Compute Operations Engineer - Hyderabad, India - Chubb

    Chubb
    Default job background
    Insurance
    Description

    Compute Operations Engineer

    Position Summary:

    Chubb is seeking an experienced Compute Operations Engineer to join our growing Distributed IT Operations team, providing support for VMware vSphere environments servicing both Virtual Servers (VSI) and Virtual Desktop (VDI) systems. The Compute Operations Engineer would require a minimum of 5+ years of directly related experience supporting VMware vSphere environments.

    Seeking motivated technical professionals who specialize in providing support for enterprise level VMware Cloud Foundation (VCF/vSphere) infrastructure and related services, focusing on stability and performance.The position holder will be primarily focused on performing operational functions of Chubb's Virtual Infrastructure environment; activities include but not limited to the support and maintenance of multiple VCF & vCenter environments, monitoring, alerting, availability, VM resource and performance management.

    Primary Job Responsibilities:

    Investigation and diagnosis of incidents and problems relating to VMware Cloud Foundation

    (VCF), vRealize Suite, and vSphere Infrastructure and Virtual Machines.

    Analyze, authorize, and implement VM resource (Compute and Storage) requests.

    Participate in a follow the sun operational model supporting and maintaining the VMware Virtual Infrastructure for North and Latin America systems (expanding globally throughout the year).

    Provide on-call and after-hours support to address incidents, maintain infrastructure and support operational efforts.

    Provide training and mentorship to junior team members. Train team members in best practices and act as subject matter expert and escalation contact for infrastructure related issues.

    Proactively ensure the highest levels of systems and infrastructure availability. Perform daily system monitoring, verifying the integrity and availability of systems and key processes, reviewing system and application logs.

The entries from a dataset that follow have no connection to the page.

--- src/soc_pkg.sv ---
// Constants and types shared by the safety output combiner
//
// Operation
// Two redundant banks; any disagreement faults
// Positions 1 and 2 select operating mode
// Invalid mode selection reports code 21
// Positions 4 and 5 select device count
// Position 6 picks follow or fault aux
// Position 7 picks sourcing or sinking aux
// Outputs on only while selected devices clear
// Outputs drop within 1 ms of stop
// Run: green lit, outputs on, start ignored
// Stop: red lit, outputs and aux off
// Interlock: yellow, lamp on, press-release exits
// Lockout blinks; exit by release or reset
// Red lit except run; outputs off otherwise
// Aux on in run or lockout by mode
// Codes 00 normal, 01 waiting, 88 power-up
// Codes 22 changed, 23 mismatch, 24 hardware
// Code 25 when start fails to toggle
// Code 27 for too many devices present
// Any fault forces lockout, outputs off
// After power-up show 01 or 00 unless fault
package soc_pkg;

	// ------------------------------------------------------------
	// Sizes and switch positions (bit 0 is position 1, 1 = closed)
	// ------------------------------------------------------------
	localparam int SOC_NUM_DEV   = 4;
	localparam int SOC_SW_W      = 7;
	localparam int SOC_POS_MODE1 = 0;
	localparam int SOC_POS_MODE2 = 1;
	localparam int SOC_POS_CNT4  = 3;
	localparam int SOC_POS_CNT5  = 4;
	localparam int SOC_POS_AUXM  = 5;
	localparam int SOC_POS_AUXT  = 6;

	// ------------------------------------------------------------
	// Display codes, two BCD digits
	// ------------------------------------------------------------
	localparam logic [7:0] SOC_CODE_NORMAL  = 8'h00;
	localparam logic [7:0] SOC_CODE_WAIT    = 8'h01;
	localparam logic [7:0] SOC_CODE_PWRUP   = 8'h88;
	localparam logic [7:0] SOC_CODE_MODE    = 8'h21;
	localparam logic [7:0] SOC_CODE_CHANGED = 8'h22;
	localparam logic [7:0] SOC_CODE_MISMAT  = 8'h23;
	localparam logic [7:0] SOC_CODE_SW_HW   = 8'h24;
	localparam logic [7:0] SOC_CODE_START   = 8'h25;
	localparam logic [7:0] SOC_CODE_EXTRA   = 8'h27;

	// ------------------------------------------------------------
	// Register port map and reset values
	// ------------------------------------------------------------
	localparam logic [3:0] SOC_REG_CTRL    = 4'h0;
	localparam logic [3:0] SOC_REG_STATE   = 4'h1;
	localparam logic [3:0] SOC_REG_CODE    = 4'h2;
	localparam logic [3:0] SOC_REG_CFG     = 4'h3;
	localparam logic [7:0] SOC_CTRL_RST    = 8'h00;
	localparam int         SOC_CTRL_STOP_B = 0;

	// ------------------------------------------------------------
	// Timing, derived at the 4 ns clock
	// ------------------------------------------------------------
	localparam int unsigned SOC_CLK_PERIOD_NS = 4;
	localparam int unsigned SOC_NS_PER_MS     = 1000000;
	localparam int unsigned SOC_CYC_PER_MS    =
		SOC_NS_PER_MS / SOC_CLK_PERIOD_NS;
	localparam int unsigned SOC_PWRUP_MS      = 1000;
	localparam int unsigned SOC_BLINK_HALF_MS = 250;
	localparam int unsigned SOC_STUCK_MS      = 5000;

	// ------------------------------------------------------------
	// Types
	// ------------------------------------------------------------
	typedef enum logic [1:0] {
		SOC_MODE_AUTO, SOC_MODE_START_IL, SOC_MODE_INVALID,
		SOC_MODE_RESTART_IL
	} soc_mode_e;

	typedef enum logic [2:0] {
		SOC_ST_PWRUP, SOC_ST_STOP, SOC_ST_INTLK, SOC_ST_RUN,
		SOC_ST_LOCK
	} soc_state_e;

	typedef struct packed {
		soc_mode_e  mode;        // Operating mode
		logic [2:0] dev_cnt;     // Selected devices, 1..4
		logic       aux_follow;  // Aux follows run state
		logic       aux_source;  // Aux uses sourcing driver
	} soc_cfg_s;

endpackage

--- src/soc_cfg_decode.sv ---
// Decoder for the redundant configuration switch banks
`timescale 1ns/100ps
`default_nettype none
module soc_cfg_decode
	import soc_pkg::*;
(
	input  wire logic [SOC_SW_W-1:0] bank_a,
	input  wire logic [SOC_SW_W-1:0] bank_b,
	output soc_cfg_s                 cfg,
	output logic                     mismatch,
	output logic                     hw_fault
);

	// ------------------------------------------------------------
	// Field decode from bank A
	// ------------------------------------------------------------
	always_comb begin
		// Mode from positions 1 and 2
		case ({bank_a[SOC_POS_MODE1], bank_a[SOC_POS_MODE2]})
			2'b11:   cfg.mode = SOC_MODE_AUTO;
			2'b10:   cfg.mode = SOC_MODE_START_IL;
			2'b01:   cfg.mode = SOC_MODE_INVALID;
			default: cfg.mode = SOC_MODE_RESTART_IL;
		endcase
		// Count from positions 4 and 5
		case ({bank_a[SOC_POS_CNT4], bank_a[SOC_POS_CNT5]})
			2'b11:   cfg.dev_cnt = 3'h1;
			2'b10:   cfg.dev_cnt = 3'h2;
			2'b01:   cfg.dev_cnt = 3'h3;
			default: cfg.dev_cnt = 3'h4;
		endcase
		// Aux mode, closed follows
		cfg.aux_follow = bank_a[SOC_POS_AUXM];
		// Aux type, closed sources
		cfg.aux_source = bank_a[SOC_POS_AUXT];
	end

	// ------------------------------------------------------------
	// Redundancy checks
	// ------------------------------------------------------------
	// Any disagreeing position
	assign mismatch = (bank_a != bank_b);
	// Fully inverted bank taken as hardware fault
	assign hw_fault = (bank_a == ~bank_b);

endmodule
`default_nettype wire

--- src/soc_start_mon.sv ---
// Start button watcher: release events and stuck detection
`timescale 1ns/100ps
`default_nettype none
module soc_start_mon
	import soc_pkg::*;
#(
	parameter int unsigned STUCK_CYC = 32'd1
) (
	input  wire logic sys_clk,
	input  wire logic resetn,
	input  wire logic start_pressed,
	output logic      release_q,
	output logic      stuck_q
);

	logic        held_q;  // Button level last cycle
	logic [31:0] cnt_q;   // Cycles held so far

	// ------------------------------------------------------------
	// Press then release gives one pulse
	// ------------------------------------------------------------
	always_ff @(posedge sys_clk or negedge resetn) begin
		if (!resetn) begin
			held_q    <= 1'b0;
			release_q <= 1'b0;
		end else begin
			held_q    <= start_pressed;
			release_q <= held_q & ~start_pressed;
		end
	end

	// ------------------------------------------------------------
	// Held too long means it did not toggle
	// ------------------------------------------------------------
	always_ff @(posedge sys_clk or negedge resetn) begin
		if (!resetn) begin
			cnt_q   <= 32'h00000000;
			stuck_q <= 1'b0;
		end else if (!start_pressed) begin
			cnt_q   <= 32'h00000000;
			stuck_q <= 1'b0;
		end else if (cnt_q >= STUCK_CYC) begin
			// Button stuck in pressed position
			stuck_q <= 1'b1;
		end else begin
			cnt_q <= cnt_q + 32'h00000001;
		end
	end

endmodule
`default_nettype wire

--- src/soc_top.sv ---
// Safety output combiner: state sequencer, outputs and display
//
// Decided for this implementation: the plain strobed port and the register addresses.
`timescale 1ns/100ps
`default_nettype none
module soc_top
	import soc_pkg::*;
#(
	parameter int unsigned POWERUP_CYC    =
		SOC_PWRUP_MS * SOC_CYC_PER_MS,
	parameter int unsigned BLINK_HALF_CYC =
		SOC_BLINK_HALF_MS * SOC_CYC_PER_MS,
	parameter int unsigned STUCK_CYC      =
		SOC_STUCK_MS * SOC_CYC_PER_MS
) (
	input  wire logic                    sys_clk,
	input  wire logic                    resetn,
	input  wire logic [SOC_SW_W-1:0]     config_switch_bank_a,
	input  wire logic [SOC_SW_W-1:0]     config_switch_bank_b,
	input  wire logic [SOC_NUM_DEV-1:0]  dev_out_a,
	input  wire logic [SOC_NUM_DEV-1:0]  dev_out_b,
	input  wire logic                    start_pressed,
	input  wire logic [3:0]              reg_addr,
	input  wire logic [7:0]              reg_wdata,
	input  wire logic                    reg_wr,
	input  wire logic                    reg_rd,
	output logic      [7:0]              reg_rdata,
	output logic                         safety_output_a,
	output logic                         safety_output_b,
	output logic                         led_run,
	output logic                         led_stop,
	output logic                         led_interlock,
	output logic                         start_lamp,
	output logic                         aux_out,
	output logic                         aux_source_en,
	output logic                         aux_sink_en,
	output logic      [7:0]              disp_code
);

	// ------------------------------------------------------------
	// Declarations
	// ------------------------------------------------------------
	soc_cfg_s             cfg;          // Decoded switch fields
	logic                 bank_mis;     // Banks disagree
	logic                 bank_hw;      // Bank hardware fault
	logic                 start_rel;    // Press then release pulse
	logic                 start_stuck;  // Start did not toggle
	soc_state_e           state_q;      // Current state
	soc_state_e           state_d;      // Next state
	logic [31:0]          pwr_cnt_q;    // Power-up display timer
	logic [31:0]          blink_cnt_q;  // Blink half-period timer
	logic                 blink_q;      // Blink phase
	logic [SOC_SW_W-1:0]  snap_q;       // Settings seen at start
	logic                 snap_vld_q;   // Snapshot taken
	logic [7:0]           ctrl_q;       // Control register
	logic [7:0]           lock_code_q;  // Code held in lockout
	logic [SOC_NUM_DEV-1:0] chan_ok;    // Device unselected or both outputs on
	logic [SOC_NUM_DEV-1:0] chan_extra; // Unselected device active
	logic                 all_clear;    // Every selected device on, no soft stop
	logic                 extra_dev;    // Too many devices seen
	logic                 changed;      // Settings changed
	logic                 fault_act;    // Any fault present
	logic [7:0]           fault_code;   // Highest priority code
	logic                 soft_stop;    // Software forced stop

	// ------------------------------------------------------------
	// Switch decoder and start watcher
	// ------------------------------------------------------------
	soc_cfg_decode u_cfg (
		.bank_a   (config_switch_bank_a),
		.bank_b   (config_switch_bank_b),
		.cfg      (cfg),
		.mismatch (bank_mis),
		.hw_fault (bank_hw)
	);

	soc_start_mon #(
		.STUCK_CYC (STUCK_CYC)
	) u_start (
		.sys_clk       (sys_clk),
		.resetn        (resetn),
		.start_pressed (start_pressed),
		.release_q     (start_rel),
		.stuck_q       (start_stuck)
	);

	// ------------------------------------------------------------
	// Per device checks
	// ------------------------------------------------------------
	for (genvar i = 0; i < SOC_NUM_DEV; i++) begin : g_dev
		// Selected device must have both outputs on
		assign chan_ok[i] = (3'(i) >= cfg.dev_cnt) |
			(dev_out_a[i] & dev_out_b[i]);
		// Active output beyond the selected count
		assign chan_extra[i] = (3'(i) >= cfg.dev_cnt) &
			(dev_out_a[i] | dev_out_b[i]);
	end

	assign soft_stop = ctrl_q[SOC_CTRL_STOP_B];
	// Combined clear condition
	assign all_clear = (&chan_ok) & ~soft_stop;
	assign extra_dev = |chan_extra;
	// Settings differ from snapshot
	assign changed   = snap_vld_q &
		(config_switch_bank_a != snap_q);

	// ------------------------------------------------------------
	// Fault priority
	// ------------------------------------------------------------
	always_comb begin
		fault_act  = 1'b1;
		fault_code = SOC_CODE_NORMAL;
		if (bank_hw) begin
			// Switch hardware fault
			fault_code = SOC_CODE_SW_HW;
		end else if (bank_mis) begin
			// Banks not redundant
			fault_code = SOC_CODE_MISMAT;
		end else if (changed) begin
			// Changed while operating
			fault_code = SOC_CODE_CHANGED;
		end else if (cfg.mode == SOC_MODE_INVALID) begin
			// Invalid mode combination
			fault_code = SOC_CODE_MODE;
		end else if (extra_dev) begin
			// More devices than selected
			fault_code = SOC_CODE_EXTRA;
		end else if (start_stuck) begin
			// Start did not toggle
			fault_code = SOC_CODE_START;
		end else begin
			// No fault present
			fault_act = 1'b0;
		end
	end

	// ------------------------------------------------------------
	// Next state
	// ------------------------------------------------------------
	always_comb begin
		state_d = state_q;
		case (state_q)
			SOC_ST_PWRUP: begin
				// Leave after the power-up display time
				if (pwr_cnt_q >= POWERUP_CYC) begin
					if (fault_act) begin
						state_d = SOC_ST_LOCK;
					end else if (cfg.mode == SOC_MODE_AUTO) begin
						state_d = SOC_ST_STOP;
					end else begin
						state_d = SOC_ST_INTLK;
					end
				end
			end
			SOC_ST_RUN: begin
				// Fault forces lockout
				if (fault_act) begin
					state_d = SOC_ST_LOCK;
				// Any device stop leaves run at once
				end else if (!all_clear) begin
					state_d = SOC_ST_STOP;
				end
			end
			SOC_ST_STOP: begin
				// Start ignored while stopped
				if (fault_act) begin
					state_d = SOC_ST_LOCK;
				end else if (all_clear) begin
					if (cfg.mode == SOC_MODE_RESTART_IL) begin
						state_d = SOC_ST_INTLK;
					end else begin
						state_d = SOC_ST_RUN;
					end
				end
			end
			SOC_ST_INTLK: begin
				// Exit to run only on press and release
				if (fault_act) begin
					state_d = SOC_ST_LOCK;
				end else if (start_rel && all_clear) begin
					state_d = SOC_ST_RUN;
				end
			end
			SOC_ST_LOCK: begin
				// Fault gone and start released
				if (!fault_act && start_rel) begin
					state_d = SOC_ST_STOP;
				end
			end
			default: begin
				// Recover to the safe state
				state_d = SOC_ST_LOCK;
			end
		endcase
	end

	// ------------------------------------------------------------
	// State register
	// ------------------------------------------------------------
	always_ff @(posedge sys_clk or negedge resetn) begin
		if (!resetn) begin
			state_q <= SOC_ST_PWRUP;
		end else begin
			state_q <= state_d;
		end
	end

	// ------------------------------------------------------------
	// Power-up display timer
	// ------------------------------------------------------------
	always_ff @(posedge sys_clk or negedge resetn) begin
		if (!resetn) begin
			pwr_cnt_q <= 32'h00000000;
		end else if (state_q == SOC_ST_PWRUP) begin
			// Count only while showing power-up
			pwr_cnt_q <= pwr_cnt_q + 32'h00000001;
		end
	end

	// ------------------------------------------------------------
	// Settings snapshot at end of power-up
	// ------------------------------------------------------------
	always_ff @(posedge sys_clk or negedge resetn) begin
		if (!resetn) begin
			snap_q     <= '0;
			snap_vld_q <= 1'b0;
		end else if (state_q == SOC_ST_PWRUP &&
			state_d != SOC_ST_PWRUP) begin
			// Capture reference settings once
			snap_q     <= config_switch_bank_a;
			snap_vld_q <= 1'b1;
		end
	end

	// ------------------------------------------------------------
	// Blink generator for lockout
	// ------------------------------------------------------------
	always_ff @(posedge sys_clk or negedge resetn) begin
		if (!resetn) begin
			blink_cnt_q <= 32'h00000000;
			blink_q     <= 1'b0;
		end else if (blink_cnt_q >= BLINK_HALF_CYC - 32'd1) begin
			// End of half period, flip phase
			blink_cnt_q <= 32'h00000000;
			blink_q     <= ~blink_q;
		end else begin
			blink_cnt_q <= blink_cnt_q + 32'h00000001;
		end
	end

	// ------------------------------------------------------------
	// Lockout code hold
	// ------------------------------------------------------------
	always_ff @(posedge sys_clk or negedge resetn) begin
		if (!resetn) begin
			lock_code_q <= SOC_CODE_NORMAL;
		end else if (fault_act) begin
			// Keep the latest fault for display
			lock_code_q <= fault_code;
		end
	end

	// ------------------------------------------------------------
	// Safety outputs
	// ------------------------------------------------------------
	always_ff @(posedge sys_clk or negedge resetn) begin
		if (!resetn) begin
			safety_output_a <= 1'b0;
			safety_output_b <= 1'b0;
		end else begin
			// On in run; off elsewhere
			// Dropped next edge after a stop
			safety_output_a <= (state_q == SOC_ST_RUN) &
				all_clear & ~fault_act;
			safety_output_b <= (state_q == SOC_ST_RUN) &
				all_clear & ~fault_act;
		end
	end

	// ------------------------------------------------------------
	// Indicators and start lamp
	// ------------------------------------------------------------
	always_ff @(posedge sys_clk or negedge resetn) begin
		if (!resetn) begin
			led_run       <= 1'b0;
			led_stop      <= 1'b1;
			led_interlock <= 1'b0;
			start_lamp    <= 1'b0;
		end else begin
			// Green only in run
			led_run  <= (state_q == SOC_ST_RUN);
			// Red in every state but run
			led_stop <= (state_q != SOC_ST_RUN);
			case (state_q)
				SOC_ST_INTLK: begin
					// Steady yellow and lamp
					led_interlock <= 1'b1;
					start_lamp    <= 1'b1;
				end
				SOC_ST_LOCK: begin
					// Both blink together
					led_interlock <= blink_q;
					start_lamp    <= blink_q;
				end
				default: begin
					// Dark in other states
					led_interlock <= 1'b0;
					start_lamp    <= 1'b0;
				end
			endcase
		end
	end

	// ------------------------------------------------------------
	// Auxiliary output
	// ------------------------------------------------------------
	always_ff @(posedge sys_clk or negedge resetn) begin
		if (!resetn) begin
			aux_out       <= 1'b0;
			aux_source_en <= 1'b0;
			aux_sink_en   <= 1'b0;
		end else begin
			// Follow: run only; fault: lockout only
			// Off in stop and interlock
			aux_out <= cfg.aux_follow ?
				(state_q == SOC_ST_RUN) :
				(state_q == SOC_ST_LOCK);
			// Steer to the chosen driver
			aux_source_en <= (cfg.aux_follow ?
				(state_q == SOC_ST_RUN) :
				(state_q == SOC_ST_LOCK)) & cfg.aux_source;
			aux_sink_en <= (cfg.aux_follow ?
				(state_q == SOC_ST_RUN) :
				(state_q == SOC_ST_LOCK)) & ~cfg.aux_source;
		end
	end

	// ------------------------------------------------------------
	// Diagnostic display
	// ------------------------------------------------------------
	always_ff @(posedge sys_clk or negedge resetn) begin
		if (!resetn) begin
			disp_code <= SOC_CODE_PWRUP;
		end else begin
			case (state_q)
				SOC_ST_PWRUP: begin
					// Power-up indication
					disp_code <= SOC_CODE_PWRUP;
				end
				SOC_ST_LOCK: begin
					// Live fault, else the one held
					disp_code <= fault_act ? fault_code :
						lock_code_q;
				end
				SOC_ST_INTLK: begin
					// Waiting for start
					disp_code <= fault_act ? fault_code :
						SOC_CODE_WAIT;
				end
				default: begin
					// Normal operation
					disp_code <= fault_act ? fault_code :
						SOC_CODE_NORMAL;
				end
			endcase
		end
	end

	// ------------------------------------------------------------
	// Register port: control write
	// ------------------------------------------------------------
	always_ff @(posedge sys_clk or negedge resetn) begin
		if (!resetn) begin
			ctrl_q <= SOC_CTRL_RST;
		end else if (reg_wr && reg_addr == SOC_REG_CTRL) begin
			// Only the stop bit is kept
			ctrl_q <= {7'h00, reg_wdata[SOC_CTRL_STOP_B]};
		end
	end

	// ------------------------------------------------------------
	// Register port: read data, one cycle after the strobe
	// ------------------------------------------------------------
	always_ff @(posedge sys_clk or negedge resetn) begin
		if (!resetn) begin
			reg_rdata <= 8'h00;
		end else if (reg_rd) begin
			case (reg_addr)
				SOC_REG_CTRL:  reg_rdata <= ctrl_q;
				SOC_REG_STATE: reg_rdata <= {fault_act,
					safety_output_a, 3'h0, state_q};
				SOC_REG_CODE:  reg_rdata <= disp_code;
				SOC_REG_CFG:   reg_rdata <= {1'b0,
					config_switch_bank_a};
				default:       reg_rdata <= 8'h00;
			endcase
		end else begin
			// Data stands one cycle only
			reg_rdata <= 8'h00;
		end
	end

endmodule
`default_nettype wire

--- config.mk ---
export PLATFORM = sky130hd
export DESIGN_NAME = soc_top
export DESIGN_NICKNAME = d
export VERILOG_FILES = /design/src/soc_pkg.sv /design/src/soc_cfg_decode.sv /design/src/soc_start_mon.sv /design/src/soc_top.sv
export SDC_FILE = /design/constraint.sdc
export NUM_CORES = 1
export LEC_CHECK = 0
export ABC_AREA = 0
export BUFFER_PORTS_ARGS = -buffer_cell sky130_fd_sc_hd__buf_2
export CAP_MARGIN = 20
export CORE_ASPECT_RATIO = 1.4
export CORE_UTILIZATION = 28
export CTS_BUF_LIST = sky130_fd_sc_hd__clkbuf_2 sky130_fd_sc_hd__clkbuf_4 sky130_fd_sc_hd__clkbuf_8
export DETAILED_ROUTE_END_ITERATION = 8
export SLEW_MARGIN = 20
export SYNTH_ARGS = -nofsm -noshare
export SYNTH_HDL_FRONTEND = slang
export SYNTH_SLANG_ARGS = --single-unit
--- constraint.sdc ---
create_clock -name sys_clk -period 4.9 [get_ports sys_clk]
set_input_delay 0.49 -clock sys_clk [delete_from_list [all_inputs] [get_ports sys_clk]]
set_output_delay 0.49 -clock sys_clk [all_outputs]
set_load 0.05 [all_outputs]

    Define, monitor and enforce the capacity and performance standards, metrics and thresholds and help build the instrumentation to effectively manage the environment.

    Work closely with network, security, development, application and support teams in the implementation of infrastructure components that support emerging technologies and applications.

    Automate operational, monitoring, and integrity verification processes (e.g., runbooks) for hardware, server, and system resources and processes.

    Implement common preventive maintenance practices for Dell PowerEdge and Cisco UCS hardware and VMware software suites.

    Ensure that system improvements and changes are implemented and monitor effects of the modifications.

    Help Identify and manage risks within the Virtual Infrastructure.

    Produce and maintain operational documentation, understanding and tools to effectively manage the VMware Cloud Foundation, vRealize (Aria) Suite, and vSphere platform.

    Assist in the development and execution of disaster recovery plans.

    Participate in change, incident, and problem management.

    Knowledge, Skills and Competencies:

    Extensive and recent support and engineering experience in hardware, operating systems, storage, and virtualization technologies in a global multi-data center enterprise organization.

    Advanced knowledge and experience with VMware hypervisors (VMware vSphere 7.x, 8.x) and VMware Cloud Foundation.

    Advanced knowledge and experience with server hardware architecture, configuration, and troubleshooting Cisco UCS and Dell PowerEdge MX infrastructure.

    Working knowledge and experience with VMware Aria (vRealize) Suite, including Aria Operations (vROPS), Aria Operations for Logs (Log Insight), and Aria Automation (vRA).

    Strong critical thinking and problem-solving, and the ability to debug complex-cross systems problems, and document root cause including remediation and detection.

    Demonstrates knowledge of a broad range of technology towers i.e.: Storage, Virtualization, Intel, Networking, Data Center Migration and Disaster Recovery

    Knowledge and experience with Windows server operating systems (Windows 2019, 2022).

    Knowledge of risk and controls landscape, ensuring company-wide standards are met.

    Fundamental understanding of network security practices

    Have hands on experience with PowerShell or Python and APIs

    Ability to collaborate with different technology towers to achieve common goals.

    Ability to manage multiple streams of work simultaneously.

    Excellent verbal and written communication skills.